> **What is required**:
Keep only the lines from the start of the data through the line containing "conversion cycle tick.", and output them exactly.
────────
==> src/design/ive_top.sv <==
// Purpose: Input value range encoder for the 1 V to 5 V voltage channels.
// Assumes: Samples arrive as strobes on core_clk; load and run come from pins.
// Notes: Output words change only at the conversion cycle tick.
module ive_top #(
  parameter int NCH = 2,
  parameter int RAW_W = 24,
  parameter int SPAN_BITS = 16,
  parameter logic signed [RAW_W-1:0] RAW_ZERO = 24'sh004000,
  parameter int CYCLE_CLKS = ive_pkg::CONV_CYCLE_CLKS
) (
  // Clock and reset.
  input wire logic core_clk,
  input wire logic rst,
  // Converter samples.
  input wire logic [NCH-1:0] smp_valid,
  input wire logic [NCH*RAW_W-1:0] smp_raw,
  input wire logic [NCH-1:0] smp_wire_break,
  output logic conv_start,
  // System pins.
  input wire logic load_missing_pin,
  input wire logic ctrl_run_pin,
  // Input words toward the controller.
  output logic [NCH*16-1:0] in_word,
  output logic word_update,
  // Register port.
  input wire logic [3:0] reg_addr,
  input wire logic [31:0] reg_wdata,
  input wire logic reg_wr,
  input wire logic reg_rd,
  output logic [31:0] reg_rdata,
  // Interrupt.
  output logic irq
);

  ////////////////////////////////////////////////////////////////////////////
  // Declarations.
  logic load_meta;
  logic load_missing;
  logic run_meta;
  logic ctrl_run;
  logic [15:0] cyc_cnt;
  logic tick;
  logic [31:0] ctrl;
  logic [31:0] mask;
  logic [31:0] status;
  logic [31:0] next_status;
  logic [31:0] ev_set;
  ive_pkg::ive_pstate_t pstate;
  logic commit;
  logic [NCH-1:0] fresh;
  logic [NCH-1:0] pend_have;
  logic [NCH*RAW_W-1:0] pend_raw;
  logic [NCH-1:0] pend_wb;
  logic [NCH*16-1:0] enc_code;
  logic [NCH-1:0] enc_open;
  logic [NCH-1:0] enc_low;
  logic [NCH-1:0] enc_high;
  logic [31:0] next_rdata;

  // Pick one 16-bit word out of a flat vector of words.
  function automatic logic [15:0] ive_word(input logic [NCH*16-1:0] vec, input int idx);
    ive_word = vec[idx*16 +: 16];
  endfunction

  ////////////////////////////////////////////////////////////////////////////
  // Pin synchronisers.

  // Load supply state arrives from the power module, outside this clock.
  always_ff @(posedge core_clk or posedge rst) begin
    if (rst) begin
      load_meta <= 1'b1;
      load_missing <= 1'b1;
    end else begin
      load_meta <= load_missing_pin;
      load_missing <= load_meta;
    end
  end

  // Controller run state is only reported; it never gates the words.
  always_ff @(posedge core_clk or posedge rst) begin
    if (rst) begin
      run_meta <= 1'b0;
      ctrl_run <= 1'b0;
    end else begin
      run_meta <= ctrl_run_pin;
      ctrl_run <= run_meta;
    end
  end

  ////////////////////////////////////////////////////////////////////////////
  // Conversion cycle timer.

  // The timer runs free whatever channels are enabled, so disabling a
  // channel never shortens the cycle.
  always_ff @(posedge core_clk or posedge rst) begin
    if (rst) begin
      cyc_cnt <= 16'h0000;
    end else if (tick) begin
      cyc_cnt <= 16'h0000;
    end else begin
      cyc_cnt <= cyc_cnt + 16'h0001;
    end
  end

  assign tick = (cyc_cnt == 16'(CYCLE_CLKS - 1));

  // A start pulse tells the converter a new cycle begins.
  always_ff @(posedge core_clk or posedge rst) begin
    if (rst) begin
      conv_start <= 1'b0;
    end else begin
      conv_start <= tick;
    end
  end

  ////////////////////////////////////////////////////////////////////////////
  // Control registers.

  // Channel enables and diagnostic enables.
  always_ff @(posedge core_clk or posedge rst) begin
    if (rst) begin
      ctrl <= ive_pkg::CTRL_RESET;
    end else if (reg_wr && reg_addr == ive_pkg::ADDR_CTRL) begin
      ctrl <= reg_wdata;
    end
  end

  // Interrupt mask, same layout as the status register.
  always_ff @(posedge core_clk or posedge rst) begin
    if (rst) begin
      mask <= ive_pkg::MASK_RESET;
    end else if (reg_wr && reg_addr == ive_pkg::ADDR_MASK) begin
      mask <= reg_wdata;
    end
  end

  assign commit = reg_wr && (reg_addr == ive_pkg::ADDR_PARAM)
                  && reg_wdata[ive_pkg::PARAM_COMMIT_POS];

  // Parameter assignment state; nothing is delivered until a valid set
  // has been committed.
  always_ff @(posedge core_clk or posedge rst) begin
    if (rst) begin
      pstate <= ive_pkg::IVE_UNASSIGNED;
    end else if (commit) begin
      case (reg_wdata[ive_pkg::PARAM_BAD_POS])
        1'b1: pstate <= ive_pkg::IVE_INVALID;
        default: pstate <= ive_pkg::IVE_ASSIGNED;
      endcase
    end
  end

  ////////////////////////////////////////////////////////////////////////////
  // Sample capture.

  // The newest sample of each channel waits for the next tick; a later
  // sample in the same cycle replaces an earlier one. A commit drops what
  // waits, since it was converted before the new assignment.
  always_ff @(posedge core_clk or posedge rst) begin
    if (rst) begin
      pend_have <= '0;
      pend_raw <= '0;
      pend_wb <= '0;
    end else begin
      for (int i = 0; i < NCH; i++) begin
        if (smp_valid[i]) begin
          pend_have[i] <= 1'b1;
          pend_raw[i*RAW_W +: RAW_W] <= smp_raw[i*RAW_W +: RAW_W];
          pend_wb[i] <= smp_wire_break[i];
        end else if (tick || commit) begin
          pend_have[i] <= 1'b0;
        end
      end
    end
  end

  // A channel becomes fresh with its first conversion after startup or
  // after a commit; a sample arriving with the commit still counts later.
  always_ff @(posedge core_clk or posedge rst) begin
    if (rst) begin
      fresh <= '0;
    end else if (commit) begin
      fresh <= '0;
    end else if (tick) begin
      fresh <= fresh | pend_have;
    end
  end

  ////////////////////////////////////////////////////////////////////////////
  // Encoding.

  // One scaler per channel works on the captured sample.
  for (genvar g = 0; g < NCH; g++) begin : g_ch
    ive_scale #(
      .RAW_W(RAW_W),
      .SPAN_BITS(SPAN_BITS)
    ) u_scale (
      .raw($signed(pend_raw[g*RAW_W +: RAW_W])),
      .zero(RAW_ZERO),
      .wire_break(pend_wb[g]),
      .wb_diag_en(ctrl[ive_pkg::CTRL_WB_DIAG_POS]),
      .lim_diag_en(ctrl[ive_pkg::CTRL_LIM_DIAG_POS]),
      .code(enc_code[g*16 +: 16]),
      .ev_open(enc_open[g]),
      .ev_low(enc_low[g]),
      .ev_high(enc_high[g])
    );
  end

  // Words load only at the tick and hold in between. Substitution order:
  // missing load, parameters, disabled channel, no fresh conversion.
  // The run state is deliberately not a term here.
  always_ff @(posedge core_clk or posedge rst) begin
    if (rst) begin
      in_word <= {NCH{ive_pkg::CODE_SUBST}};
    end else if (tick) begin
      for (int i = 0; i < NCH; i++) begin
        if (load_missing) begin
          in_word[i*16 +: 16] <= ive_pkg::CODE_SUBST;
        end else if (pstate != ive_pkg::IVE_ASSIGNED) begin
          in_word[i*16 +: 16] <= ive_pkg::CODE_SUBST;
        end else if (!ctrl[ive_pkg::CTRL_EN_POS + i]) begin
          in_word[i*16 +: 16] <= ive_pkg::CODE_SUBST;
        end else if (!(fresh[i] || pend_have[i]) || commit) begin
          in_word[i*16 +: 16] <= ive_pkg::CODE_SUBST;
        end else if (pend_have[i]) begin
          in_word[i*16 +: 16] <= ive_word(enc_code, i);
        end
      end
    end
  end

  // Pulse that marks a fresh set of words.
  always_ff @(posedge core_clk or posedge rst) begin
    if (rst) begin
      word_update <= 1'b0;
    end else begin
      word_update <= tick;
    end
  end

  ////////////////////////////////////////////////////////////////////////////
  // Diagnostic events and interrupt.

  // Events count only for a channel that really delivers a new value.
  always_comb begin
    ev_set = 32'h0000_0000;
    if (tick && !load_missing && pstate == ive_pkg::IVE_ASSIGNED && !commit) begin
      for (int i = 0; i < NCH; i++) begin
        if (pend_have[i] && ctrl[ive_pkg::CTRL_EN_POS + i]) begin
          ev_set[ive_pkg::STAT_OPEN_POS + i] = enc_open[i];
          ev_set[ive_pkg::STAT_LOW_POS + i] = enc_low[i];
          ev_set[ive_pkg::STAT_HIGH_POS + i] = enc_high[i];
        end
      end
    end
  end

  // Write-one-to-clear; an event in the clearing cycle still sets.
  always_comb begin
    next_status = status;
    if (reg_wr && reg_addr == ive_pkg::ADDR_STATUS) begin
      next_status = status & ~reg_wdata;
    end
    next_status = next_status | ev_set;
  end

  // Sticky diagnostic flags.
  always_ff @(posedge core_clk or posedge rst) begin
    if (rst) begin
      status <= 32'h0000_0000;
    end else begin
      status <= next_status;
    end
  end

  // Level interrupt while any unmasked flag stands.
  assign irq = |(status & mask);

  ////////////////////////////////////////////////////////////////////////////
  // Register read-back.

  // Read data are registered so they stand in the cycle after the strobe;
  // unmapped offsets read as zero.
  always_comb begin
    next_rdata = 32'h0000_0000;
    case (reg_addr)
      ive_pkg::ADDR_CTRL: next_rdata = ctrl;
      ive_pkg::ADDR_PARAM: next_rdata = 32'h0000_0000;
      ive_pkg::ADDR_STATUS: next_rdata = status;
      ive_pkg::ADDR_MASK: next_rdata = mask;
      ive_pkg::ADDR_STATE: begin
        next_rdata[ive_pkg::STATE_LOAD_POS] = !load_missing;
        next_rdata[ive_pkg::STATE_RUN_POS] = ctrl_run;
        next_rdata[ive_pkg::STATE_PSTATE_POS +: 2] = pstate;
        next_rdata[ive_pkg::STATE_FRESH_POS +: NCH] = fresh;
      end
      default: begin
        for (int i = 0; i < NCH; i++) begin
          if (reg_addr == ive_pkg::ADDR_WORD0 + 4'(i)) begin
            next_rdata = {16'h0000, ive_word(in_word, i)};
          end
        end
      end
    endcase
  end

  // Read data register; zero outside a read.
  always_ff @(posedge core_clk or posedge rst) begin
    if (rst) begin
      reg_rdata <= 32'h0000_0000;
    end else if (reg_rd) begin
      reg_rdata <= next_rdata;
    end else begin
      reg_rdata <= 32'h0000_0000;
    end
  end

endmodule
[config.mk]
export PLATFORM = sky130hd
export DESIGN_NAME = accum_shift_rotate_exec
export DESIGN_NICKNAME = d
export VERILOG_FILES = /design/src/hdl/exec_pkg.sv /design/src/hdl/accum_shift_rotate_exec.sv
export VERILOG_INCLUDE_DIRS = /design/src /design/src/hdl
export SDC_FILE = /design/constraint.sdc
export NUM_CORES = 1
export LEC_CHECK = 0
export BUFFER_PORTS_ARGS = -buffer_cell sky130_fd_sc_hd__clkbuf_2
export CAP_MARGIN = 20
export CORE_UTILIZATION = 35
export DETAILED_ROUTE_END_ITERATION = 8
export PLACE_DENSITY = 0.54
export SLEW_MARGIN = 20
export SYNTH_ARGS = -nofsm -noshare
export SYNTH_HDL_FRONTEND = slang
export SYNTH_SLANG_ARGS = --single-unit
export TNS_END_PERCENT = 1
[constraint.sdc]
create_clock -name pclk -period 4.5 [get_ports pclk]
set_input_delay 0.675 -clock pclk [delete_from_list [all_inputs] [get_ports pclk]]
set_output_delay 0.675 -clock pclk [all_outputs]
set_load 0.02 [all_outputs]
--- config.mk ---
export PLATFORM = sky130hd
export DESIGN_NAME = cycle_termination_and_irq_inputs
export DESIGN_NICKNAME = d
export VERILOG_FILES = /design/src/inc/cycle_term_pkg.sv /design/src/inc/irq_pins_if.sv /design/src/core/pin_sync.sv /design/src/core/nmi_edge_qualifier.sv /design/src/core/cycle_termination_and_irq_inputs.sv
export SDC_FILE = /design/constraint.sdc
export NUM_CORES = 1
export LEC_CHECK = 0
export ABC_AREA = 1
export ABC_CLOCK_PERIOD_IN_PS = 2070
export BUFFER_PORTS_ARGS = -buffer_cell sky130_fd_sc_hd__clkbuf_2
export CAP_MARGIN = 20
export CELL_PAD_IN_SITES_DETAIL_PLACEMENT = 1
export CELL_PAD_IN_SITES_GLOBAL_PLACEMENT = 2
export CORE_MARGIN = 4
export CORE_UTILIZATION = 25
export CTS_CLUSTER_DIAMETER = 50
export DETAILED_ROUTE_END_ITERATION = 10
export PLACE_DENSITY = 0.67
export SYNTH_ARGS = -nofsm -noshare
export SYNTH_HDL_FRONTEND = slang
export SYNTH_SLANG_ARGS = --single-unit
--- constraint.sdc ---
create_clock -name i_clk -period 2.07 [get_ports i_clk]
set_input_delay 0 -clock i_clk [delete_from_list [all_inputs] [get_ports i_clk]]
set_output_delay 0 -clock i_clk [all_outputs]
set_load 0.1 [all_outputs]
--- src/inc/cycle_term_pkg.sv ---
// Shared constants and types for cycle termination and interrupt input handling
package cycle_term_pkg;

    typedef enum logic [1:0]
    {
        ST_IDLE = 2'b00,
        ST_T1   = 2'b01,
        ST_T2   = 2'b10
    } bus_state_e;

    localparam int unsigned DATA_W = 32;
    localparam int unsigned BEAT_W = 2;
    localparam int unsigned VECTOR_W = 8;

    // Synchroniser lanes
    localparam int unsigned SYNC_W = 3;
    localparam int unsigned SYNC_RESET = 0;
    localparam int unsigned SYNC_MASKABLE_IRQ = 1;
    localparam int unsigned SYNC_NMI = 2;
    // Reset lane starts asserted so the core never sees a false release
    localparam logic [SYNC_W-1:0] SYNC_RESET_VAL = 3'h1;

    // Acknowledge sequencing phases
    localparam logic [1:0] INTA_NONE = 2'h0;
    localparam logic [1:0] INTA_FIRST = 2'h1;
    localparam logic [1:0] INTA_SECOND = 2'h2;

    // Least low time before a qualifying edge, in clock periods
    localparam int unsigned NMI_LOW_MIN_CLK = 4;
    localparam int unsigned NMI_CNT_W = 3;
    localparam logic [NMI_CNT_W-1:0] NMI_LOW_MIN = NMI_CNT_W'(NMI_LOW_MIN_CLK);

    localparam logic [BEAT_W-1:0] BEAT_LAST = 2'h0;
    localparam logic [BEAT_W-1:0] BEAT_ONE = 2'h1;
    localparam logic [DATA_W-1:0] DATA_RESET = 32'h0000_0000;
    localparam logic [VECTOR_W-1:0] VECTOR_RESET = 8'h00;

endpackage : cycle_term_pkg

--- src/inc/irq_pins_if.sv ---
// Synchronised interrupt and reset pin levels shared between the internal modules
`timescale 1ns/100ps
interface irq_pins_if;
    logic reset_s;
    logic maskable_irq_s;
    logic nmi_s;
    logic nmi_rise;

    modport sync (output reset_s, output maskable_irq_s, output nmi_s);
    modport edge_det (input nmi_s, output nmi_rise);
    modport core (input reset_s, input maskable_irq_s, input nmi_rise);
endinterface : irq_pins_if

--- src/core/pin_sync.sv ---
// Two-stage synchroniser for the asynchronous reset and interrupt pins
`timescale 1ns/100ps
module pin_sync (
    input wire logic i_clk,
    input wire logic i_rst_n,
    input wire logic [cycle_term_pkg::SYNC_W-1:0] i_async,
    irq_pins_if.sync bus
);

    logic [cycle_term_pkg::SYNC_W-1:0] meta_q;
    logic [cycle_term_pkg::SYNC_W-1:0] sync_q;

    ////////////////////////////////////////////////////////////////////////////////
    // First stage feeds only the second stage
    genvar g;
    generate
        for (g = 0; g < cycle_term_pkg::SYNC_W; g++)
        begin : g_lane
            logic meta_d;
            logic sync_d;
            always_comb
            begin
                meta_d = i_async[g];
                sync_d = meta_q[g];
            end
            always_ff @(posedge i_clk or negedge i_rst_n)
            begin
                if (!i_rst_n)
                begin
                    meta_q[g] <= cycle_term_pkg::SYNC_RESET_VAL[g];
                    sync_q[g] <= cycle_term_pkg::SYNC_RESET_VAL[g];
                end
                else
                begin
                    meta_q[g] <= meta_d;
                    sync_q[g] <= sync_d;
                end
            end
        end
    endgenerate

    assign bus.reset_s = sync_q[cycle_term_pkg::SYNC_RESET];
    assign bus.maskable_irq_s = sync_q[cycle_term_pkg::SYNC_MASKABLE_IRQ];
    assign bus.nmi_s = sync_q[cycle_term_pkg::SYNC_NMI];
endmodule : pin_sync

--- src/core/nmi_edge_qualifier.sv ---
// Rising-edge detector that only fires after a sufficiently long low period
`timescale 1ns/100ps
module nmi_edge_qualifier (
    input wire logic i_clk,
    input wire logic i_rst_n,
    irq_pins_if.edge_det bus
);

    logic [cycle_term_pkg::NMI_CNT_W-1:0] low_cnt_q;
    logic [cycle_term_pkg::NMI_CNT_W-1:0] low_cnt_d;
    logic prev_q;
    logic prev_d;
    logic rise_q;
    logic rise_d;

    ////////////////////////////////////////////////////////////////////////////////
    // Counter saturates so an arbitrarily long low still qualifies
    always_comb
    begin
        prev_d = bus.nmi_s;
        low_cnt_d = low_cnt_q;
        if (bus.nmi_s)
        begin
            low_cnt_d = '0;
        end
        else if (low_cnt_q < cycle_term_pkg::NMI_LOW_MIN)
        begin
            low_cnt_d = low_cnt_q + 3'h1;
        end
        rise_d = bus.nmi_s && !prev_q && (low_cnt_q >= cycle_term_pkg::NMI_LOW_MIN);
    end

    always_ff @(posedge i_clk or negedge i_rst_n)
    begin
        if (!i_rst_n)
        begin
            low_cnt_q <= '0;
            prev_q <= 1'b1;
            rise_q <= 1'b0;
        end
        else
        begin
            low_cnt_q <= low_cnt_d;
            prev_q <= prev_d;
            rise_q <= rise_d;
        end
    end

    assign bus.nmi_rise = rise_q;
endmodule : nmi_edge_qualifier

--- src/core/cycle_termination_and_irq_inputs.sv ---
// Bus cycle termination, burst sequencing, reset and interrupt pin handling
// Behaviour
// - Non-burst ready ends the cycle; read data valid or write data taken.
// - Non-burst ready is ignored while idle and at end of first clock.
// - Non-burst ready still honoured while address float request is high.
// - Burst ready ends beats of a burst; ignored idle and in first clock.
// - Burst ready sampled from second clock on; data latched on each sampled beat.
// - Both readies together: burst ready ignored, burst ends at once.
// - Burst-final low when next burst ready ends the cycle; also in non-burst.
// - Burst-final is active low and floats while the bus is held away.
// - Reset pin forces a defined initial state; execution starts after release.
// - Reset pin accepted asynchronously and synchronised internally.
// - Maskable interrupt serviced only when the enable flag is set.
// - Accepted maskable interrupt runs two back-to-back locked acknowledge cycles.
// - Maskable request is an active-high asynchronous level, synchronised first.
// - Non-maskable interrupt fires on rising edge after four low clocks.
// - Non-maskable input is synchronised before edge detection.
// - Lock goes active in first clock of first locked cycle, off after last.
`timescale 1ns/100ps
module cycle_termination_and_irq_inputs (
    input wire logic i_clk,
    input wire logic i_rst_n,
    input wire logic i_reset_pin,
    input wire logic i_maskable_irq,
    input wire logic i_nmi,
    input wire logic i_flags_if,
    input wire logic i_nmi_taken,
    input wire logic i_cycle_req,
    input wire logic i_cycle_burst,
    input wire logic [cycle_term_pkg::BEAT_W-1:0] i_cycle_beats,
    input wire logic i_rdy_n,
    input wire logic i_burst_ready_n,
    input wire logic i_address_float_request,
    input wire logic i_bus_hold,
    input wire logic [cycle_term_pkg::DATA_W-1:0] i_data,
    output logic o_core_reset,
    output logic o_busy,
    output logic o_inta_active,
    output logic o_burst_final_n,
    output logic o_burst_final_oe,
    output logic o_lock_n,
    output logic o_lock_oe,
    output logic o_data_valid,
    output logic [cycle_term_pkg::DATA_W-1:0] o_data,
    output logic o_cycle_done,
    output logic o_irq_taken,
    output logic [cycle_term_pkg::VECTOR_W-1:0] o_irq_vector,
    output logic o_nmi_pending
);

    irq_pins_if pins ();

    pin_sync u_sync (
        .i_clk(i_clk),
        .i_rst_n(i_rst_n),
        .i_async({i_nmi, i_maskable_irq, i_reset_pin}),
        .bus(pins.sync)
    );

    nmi_edge_qualifier u_nmi (
        .i_clk(i_clk),
        .i_rst_n(i_rst_n),
        .bus(pins.edge_det)
    );

    ////////////////////////////////////////////////////////////////////////////////
    // Cycle state
    cycle_term_pkg::bus_state_e state_q;
    cycle_term_pkg::bus_state_e state_d;
    logic burst_q;
    logic burst_d;
    logic [cycle_term_pkg::BEAT_W-1:0] beats_left_q;
    logic [cycle_term_pkg::BEAT_W-1:0] beats_left_d;
    logic [1:0] inta_phase_q;
    logic [1:0] inta_phase_d;
    logic core_reset_q;
    logic core_reset_d;

    // Registered outputs
    logic burst_final_n_q;
    logic burst_final_n_d;
    logic burst_final_oe_q;
    logic burst_final_oe_d;
    logic lock_n_q;
    logic lock_n_d;
    logic lock_oe_q;
    logic lock_oe_d;
    logic data_valid_q;
    logic data_valid_d;
    logic [cycle_term_pkg::DATA_W-1:0] data_q;
    logic [cycle_term_pkg::DATA_W-1:0] data_d;
    logic cycle_done_q;
    logic cycle_done_d;
    logic irq_taken_q;
    logic irq_taken_d;
    logic [cycle_term_pkg::VECTOR_W-1:0] vector_q;
    logic [cycle_term_pkg::VECTOR_W-1:0] vector_d;
    logic nmi_pending_q;
    logic nmi_pending_d;
    logic busy_q;
    logic busy_d;
    logic inta_active_q;
    logic inta_active_d;

    logic launch_irq;
    logic launch_cpu;
    logic rdy_seen;
    logic burst_ready_n_seen;
    logic cycle_end;

    ////////////////////////////////////////////////////////////////////////////////
    // A new cycle needs the address bus, so holds block launch but never termination
    always_comb
    begin
        launch_irq = (state_q == cycle_term_pkg::ST_IDLE) && !core_reset_q && !pins.reset_s
            && (inta_phase_q == cycle_term_pkg::INTA_NONE) && !i_bus_hold
            && !i_address_float_request && pins.maskable_irq_s && i_flags_if;
        launch_cpu = (state_q == cycle_term_pkg::ST_IDLE) && !core_reset_q && !pins.reset_s
            && (inta_phase_q == cycle_term_pkg::INTA_NONE) && !i_bus_hold
            && !i_address_float_request && !launch_irq && i_cycle_req;
        // Readies only count in the second and later clocks
        rdy_seen = (state_q == cycle_term_pkg::ST_T2) && !i_rdy_n;
        burst_ready_n_seen = (state_q == cycle_term_pkg::ST_T2) && burst_q && !i_burst_ready_n;
        cycle_end = rdy_seen || (burst_ready_n_seen && (beats_left_q == cycle_term_pkg::BEAT_LAST));
    end

    ////////////////////////////////////////////////////////////////////////////////
    always_comb
    begin
        state_d = state_q;
        burst_d = burst_q;
        beats_left_d = beats_left_q;
        inta_phase_d = inta_phase_q;
        core_reset_d = pins.reset_s;
        lock_n_d = lock_n_q;
        data_valid_d = 1'b0;
        data_d = data_q;
        cycle_done_d = 1'b0;
        irq_taken_d = 1'b0;
        vector_d = vector_q;
        nmi_pending_d = nmi_pending_q;
        if (i_nmi_taken)
        begin
            nmi_pending_d = 1'b0;
        end
        if (pins.nmi_rise)
        begin
            nmi_pending_d = 1'b1;
        end
        case (state_q)
            cycle_term_pkg::ST_IDLE:
            begin
                if (launch_irq)
                begin
                    state_d = cycle_term_pkg::ST_T1;
                    burst_d = 1'b0;
                    beats_left_d = cycle_term_pkg::BEAT_LAST;
                    inta_phase_d = cycle_term_pkg::INTA_FIRST;
                    lock_n_d = 1'b0;
                end
                else if (launch_cpu)
                begin
                    state_d = cycle_term_pkg::ST_T1;
                    burst_d = i_cycle_burst && (i_cycle_beats != cycle_term_pkg::BEAT_LAST);
                    beats_left_d = i_cycle_burst ? i_cycle_beats : cycle_term_pkg::BEAT_LAST;
                end
            end
            cycle_term_pkg::ST_T1:
            begin
                state_d = cycle_term_pkg::ST_T2;
            end
            cycle_term_pkg::ST_T2:
            begin
                if (rdy_seen || burst_ready_n_seen)
                begin
                    data_valid_d = 1'b1;
                    data_d = i_data;
                end
                if (cycle_end)
                begin
                    state_d = cycle_term_pkg::ST_IDLE;
                    burst_d = 1'b0;
                    beats_left_d = cycle_term_pkg::BEAT_LAST;
                    if (inta_phase_q == cycle_term_pkg::INTA_FIRST)
                    begin
                        // Second acknowledge follows at once, still locked
                        state_d = cycle_term_pkg::ST_T1;
                        inta_phase_d = cycle_term_pkg::INTA_SECOND;
                    end
                    else if (inta_phase_q == cycle_term_pkg::INTA_SECOND)
                    begin
                        inta_phase_d = cycle_term_pkg::INTA_NONE;
                        lock_n_d = 1'b1;
                        irq_taken_d = 1'b1;
                        vector_d = i_data[cycle_term_pkg::VECTOR_W-1:0];
                    end
                    else
                    begin
                        cycle_done_d = 1'b1;
                    end
                end
                else if (burst_ready_n_seen)
                begin
                    beats_left_d = beats_left_q - cycle_term_pkg::BEAT_ONE;
                end
            end
            default:
            begin
                state_d = cycle_term_pkg::ST_IDLE;
            end
        endcase
        // Synchronised reset overrides everything except the data and vector latches and the two output enables, and leaves a known state
        if (pins.reset_s)
        begin
            state_d = cycle_term_pkg::ST_IDLE;
            burst_d = 1'b0;
            beats_left_d = cycle_term_pkg::BEAT_LAST;
            inta_phase_d = cycle_term_pkg::INTA_NONE;
            lock_n_d = 1'b1;
            data_valid_d = 1'b0;
            cycle_done_d = 1'b0;
            irq_taken_d = 1'b0;
            nmi_pending_d = 1'b0;
        end
        // Burst-final reflects the cycle about to be in progress
        burst_final_n_d = !((state_d != cycle_term_pkg::ST_IDLE)
            && (!burst_d || (beats_left_d == cycle_term_pkg::BEAT_LAST)));
        burst_final_oe_d = !i_bus_hold;
        lock_oe_d = !i_bus_hold;
        busy_d = (state_d != cycle_term_pkg::ST_IDLE);
        inta_active_d = (inta_phase_d != cycle_term_pkg::INTA_NONE);
    end

    ////////////////////////////////////////////////////////////////////////////////
    always_ff @(posedge i_clk or negedge i_rst_n)
    begin
        if (!i_rst_n)
        begin
            state_q <= cycle_term_pkg::ST_IDLE;
            burst_q <= 1'b0;
            beats_left_q <= cycle_term_pkg::BEAT_LAST;
            inta_phase_q <= cycle_term_pkg::INTA_NONE;
            core_reset_q <= 1'b1;
            burst_final_n_q <= 1'b1;
            burst_final_oe_q <= 1'b0;
            lock_n_q <= 1'b1;
            lock_oe_q <= 1'b0;
            data_valid_q <= 1'b0;
            data_q <= cycle_term_pkg::DATA_RESET;
            cycle_done_q <= 1'b0;
            irq_taken_q <= 1'b0;
            vector_q <= cycle_term_pkg::VECTOR_RESET;
            nmi_pending_q <= 1'b0;
            busy_q <= 1'b0;
            inta_active_q <= 1'b0;
        end
        else
        begin
            state_q <= state_d;
            burst_q <= burst_d;
            beats_left_q <= beats_left_d;
            inta_phase_q <= inta_phase_d;
            core_reset_q <= core_reset_d;
            burst_final_n_q <= burst_final_n_d;
            burst_final_oe_q <= burst_final_oe_d;
            lock_n_q <= lock_n_d;
            lock_oe_q <= lock_oe_d;
            data_valid_q <= data_valid_d;
            data_q <= data_d;
            cycle_done_q <= cycle_done_d;
            irq_taken_q <= irq_taken_d;
            vector_q <= vector_d;
            nmi_pending_q <= nmi_pending_d;
            busy_q <= busy_d;
            inta_active_q <= inta_active_d;
        end
    end

    assign o_core_reset = core_reset_q;
    assign o_busy = busy_q;
    assign o_inta_active = inta_active_q;
    assign o_burst_final_n = burst_final_n_q;
    assign o_burst_final_oe = burst_final_oe_q;
    assign o_lock_n = lock_n_q;
    assign o_lock_oe = lock_oe_q;
    assign o_data_valid = data_valid_q;
    assign o_data = data_q;
    assign o_cycle_done = cycle_done_q;
    assign o_irq_taken = irq_taken_q;
    assign o_irq_vector = vector_q;
    assign o_nmi_pending = nmi_pending_q;
endmodule : cycle_termination_and_irq_inputs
────────
> **Expected output**:
==> src/design/ive_top.sv <==
// Purpose: Input value range encoder for the 1 V to 5 V voltage channels.
// Assumes: Samples arrive as strobes on core_clk; load and run come from pins.
// Notes: Output words change only at the conversion cycle tick.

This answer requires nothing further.